働くすべての人に知っておいてほしい「有給休暇の義務化」とは?

 

政府の“働き方改革”により、2019年4月から年次有給休暇を5日以上取得することが義務化されています。そもそも有給休暇義務化とはどのようなものなのでしょうか? 今回は「有給休暇取得の義務化」について、基本的な知識を解説します。さらに、義務化により今までと比べてどのように変わるのか、その違いについても知っておきましょう。

「有給休暇の義務化」とはどのようなもの?

年次有給休暇とは労働者に与えられる権利の1つで、賃金が発生する休暇日のことを指します。

正社員や派遣社員の場合は入社後6か月以降に年10日以上の有給休暇が付与され、パート・アルバイト社員の場合も勤務日数に応じて有給休暇が与えられます。

最近話題になっている「有給休暇の義務化」は、有給休暇の取得が法律によって「義務」となったもの。

具体的にいうと「使用者(企業)は、年10日以上の年次有給休暇が与えられる労働者(従業員)に対し、付与日から“1年以内に5日”は必ず取得させなければならない」という法律で、会社規模に関わらずすべての企業を対象としています。2018年に“働き方改革”の一環として、労働基準法の一部を改正することが国会で決定され、2019年4月から施行されました。

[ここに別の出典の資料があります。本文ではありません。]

From an optimization exercise on the open Yosys and OpenROAD flow, aimed at small area and a short achievable clock period; shortcuts taken in it are not production practice. Only simulation tests tie the RTL to the original design; equivalence was not proved.

## flow/design.v (module list and top-level ports; edited modules follow where they fit)
// module grad_top: 1819 lines
module grad_top (
    input  wire logic        clk,
    input  wire logic        rst,
    input  wire logic        in_valid,
    input  wire logic        sof,
    input  wire logic [7:0]  pixel,
    output logic             out_valid,
    output logic [32:0]      grad
);
  // ...
==> flow/run.sh <==
#!/bin/bash
# synth_recipe.tcl (not shown) runs the flow's synth.tcl, then flattens the netlist and writes it again
# the make line also repeats each setting of config.mk as NAME=value (left out here)
make -C /OpenROAD-flow-scripts/flow DESIGN_CONFIG=/design/flow/config.mk WORK_HOME=/design/flow/orfs CLKGATE_MAP_FILE= SYNTH_SCRIPT=/design/flow/synth_recipe.tcl finish
==> flow/config.mk <==
export PLATFORM = sky130hd
export DESIGN_NAME = grad_top
export DESIGN_NICKNAME = grad_top
export VERILOG_FILES = /design/flow/design.v
export SDC_FILE = /design/flow/constraint.sdc
export NUM_CORES = 4
export LEC_CHECK = 0
export CAP_MARGIN = 20
export CORE_MARGIN = 2
export CORE_UTILIZATION = 65
export CTS_CLUSTER_DIAMETER = 90
export CTS_CLUSTER_SIZE = 30
export SLEW_MARGIN = 20
==> flow/constraint.sdc <==
create_clock -name core_clock -period 26.0 [get_ports {clk}]
set_input_delay 5.2000 -clock core_clock [delete_from_list [all_inputs] [get_ports {clk}]]
set_output_delay 5.2000 -clock core_clock [all_outputs]
set_load 0.01 [all_outputs]
This design comes from an exercise in tuning for small area, a short achievable clock period and few clock cycles per item on the open sky130 flow, not from production work.
Function was checked by simulation only, so behaviour that the tests miss may differ from the original.
Power is estimated from default activity; no workload was simulated.

**design/flow/config.mk**
```make
export PLATFORM = sky130hd
export DESIGN_NAME = bds_top
export DESIGN_NICKNAME = bds_top
export VERILOG_FILES = /design/flow/design.v
export SDC_FILE = /design/flow/constraint.sdc
export NUM_CORES = 4
export LEC_CHECK = 0
export CAP_MARGIN = 20
export CORE_MARGIN = 2
export CORE_UTILIZATION = 65
export SETUP_SLACK_MARGIN = 4.2
export SLEW_MARGIN = 20
```
**design/flow/constraint.sdc**
```tcl
create_clock -name core_clock -period 8.0 [get_ports {clk}]
set_input_delay 1.6000 -clock core_clock [delete_from_list [all_inputs] [get_ports {clk}]]
set_output_delay 1.6000 -clock core_clock [all_outputs]
set_load 0.01 [all_outputs]
```
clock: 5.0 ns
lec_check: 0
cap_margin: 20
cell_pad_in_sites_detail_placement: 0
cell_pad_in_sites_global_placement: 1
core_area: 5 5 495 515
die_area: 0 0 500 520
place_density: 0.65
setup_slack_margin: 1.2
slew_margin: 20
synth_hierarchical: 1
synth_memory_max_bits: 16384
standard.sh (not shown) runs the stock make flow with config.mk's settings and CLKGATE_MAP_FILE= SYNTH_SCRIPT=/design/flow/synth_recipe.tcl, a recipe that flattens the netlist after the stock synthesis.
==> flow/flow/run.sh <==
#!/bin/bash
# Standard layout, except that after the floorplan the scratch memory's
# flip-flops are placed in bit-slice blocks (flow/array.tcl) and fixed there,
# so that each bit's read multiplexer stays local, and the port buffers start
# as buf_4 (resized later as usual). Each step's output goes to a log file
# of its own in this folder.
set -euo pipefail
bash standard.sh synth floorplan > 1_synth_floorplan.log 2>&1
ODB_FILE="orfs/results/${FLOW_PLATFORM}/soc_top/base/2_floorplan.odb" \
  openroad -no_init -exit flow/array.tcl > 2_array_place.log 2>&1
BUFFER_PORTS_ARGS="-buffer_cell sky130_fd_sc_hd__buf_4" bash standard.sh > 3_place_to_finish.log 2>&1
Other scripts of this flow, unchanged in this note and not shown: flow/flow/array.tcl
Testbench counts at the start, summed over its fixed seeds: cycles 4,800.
This design comes from an exercise in tuning for small area, a short achievable clock period and few clock cycles on the open sky130 flow, not from production work.
The RTL was checked by simulation tests, not by an equivalence proof against the original design.
Power figures rest on the tool's default switching activity, not on a simulated workload.

north:
Design mac_top, start of the top module:
module mac_top (
    input  logic         CLK,
    input  logic         RSTN,
    input  logic [11:0]  mnt_i,        
    input  logic         start_i,
    output logic         done_o,
    output logic [3:0]   w_rd_o,       
    input  logic [63:0]  w_rdata_i,    
    output logic [3:0]   i_rd_o,       
    input  logic [63:0]  i_rdata_i,    
    output logic [68:0]  o_wr_o        
);
Settings: LEC_CHECK=0, CAP_MARGIN=20, CORE_MARGIN=2, CORE_UTILIZATION=30, SETUP_SLACK_MARGIN=3.0, SLEW_MARGIN=20, SYNTH_HIERARCHICAL=1; clock period 5.5 ns.
standard.sh (not shown) runs the stock make flow with config.mk's settings and CLKGATE_MAP_FILE= SYNTH_SCRIPT=/design/flow/synth_recipe.tcl, a recipe that flattens the netlist after the stock synthesis.
==> flow/flow/run.sh <==
#!/bin/bash
# The standard layout with two changes:
#  - the smallest buffer on every port (repair_timing upsizes the ones on
#    critical paths)
#  - a clock tree of fewer, larger leaf clusters and no dummy loads
bash standard.sh \
  "BUFFER_PORTS_ARGS=-buffer_cell sky130_fd_sc_hd__buf_1" \
  "CTS_ARGS=-sink_clustering_enable -sink_clustering_size 24 -sink_clustering_max_diameter 80 -buf_list {sky130_fd_sc_hd__clkbuf_8 sky130_fd_sc_hd__clkbuf_16} -dont_use_dummy_load -repair_clock_nets" \
  finish > standard.log 2>&1
Testbench counts of north, summed over its fixed seeds: cycles 5,706.
Input changes introduced in south (baseline for comparison: north):
# north
export LEC_CHECK = 0
export CAP_MARGIN = 20
export CORE_MARGIN = 2
export CORE_UTILIZATION = 30
export SETUP_SLACK_MARGIN = 3.0
export SLEW_MARGIN = 20
export SYNTH_HIERARCHICAL = 1
create_clock -name core_clock -period 5.5 [get_ports {CLK}]
# south
export LEC_CHECK = 0
export ABC_CLOCK_PERIOD_IN_PS = 2500
export CAP_MARGIN = 20
export CORE_MARGIN = 2
export CORE_UTILIZATION = 30
export SETUP_SLACK_MARGIN = 3.0
export SLEW_MARGIN = 20
export SYNTH_HIERARCHICAL = 1
create_clock -name core_clock -period 5.5 [get_ports {CLK}]
==> flow/flow/run.sh <==
#!/bin/bash
# The standard layout, with the smallest buffer on every port
# (repair_timing upsizes the ones on critical paths)
bash standard.sh "BUFFER_PORTS_ARGS=-buffer_cell sky130_fd_sc_hd__buf_1" finish > standard.log 2>&1
## What came out
Compared with north, south improves worst setup slack. Total power (south / north): 1.08. Compared to north, south has area of the multi-input gates 0.46% lower. From north to south the numbers moved as follows: met1 track demand over resource flat, largest stage delay on the critical path down 100 ps. south reports its start-to-end type of the worst setup path as input pin to flop while north reports flop to flop.
## Diff of input files: east against south
# south
export LEC_CHECK = 0
export ABC_CLOCK_PERIOD_IN_PS = 2500
export CAP_MARGIN = 20
export CORE_MARGIN = 2
export CORE_UTILIZATION = 30
export SETUP_SLACK_MARGIN = 3.0
export SLEW_MARGIN = 20
export SYNTH_HIERARCHICAL = 1
create_clock -name core_clock -period 5.5 [get_ports {CLK}]
# east
export LEC_CHECK = 0
export CAP_MARGIN = 20
export CORE_MARGIN = 2
export CORE_UTILIZATION = 30
export CTS_BUF_LIST = sky130_fd_sc_hd__clkbuf_4 sky130_fd_sc_hd__clkbuf_8
export SETUP_SLACK_MARGIN = 3.1
export SLEW_MARGIN = 20
export SYNTH_HIERARCHICAL = 1
create_clock -name core_clock -period 5.5 [get_ports {CLK}]
### Flow results
The final reports for east and south show worst hold slack lower in the former.
Cmp east vs south: detailed-routed wire length on met3 higher in east
east | status: complete | timing, DRC, antenna: pass
Summary of east over south: count of H-tree levels built during CTS +1; post-route cell area +530 µm².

今回の義務化では、使用者が労働者に取得を希望する時季を聞いたうえで、有給休暇を取る日を指定し、年次有給休暇を付与した日から1年以内に5日は有給休暇を取得させなければならなくなります。ただし「使用者が計画的に有給休暇を取得させた」、あるいは「労働者がすでに自主的な有給休暇を取得した」などによってすでに5日以上の有給休暇を取得している場合には、時季を指定して取得させる義務はありません。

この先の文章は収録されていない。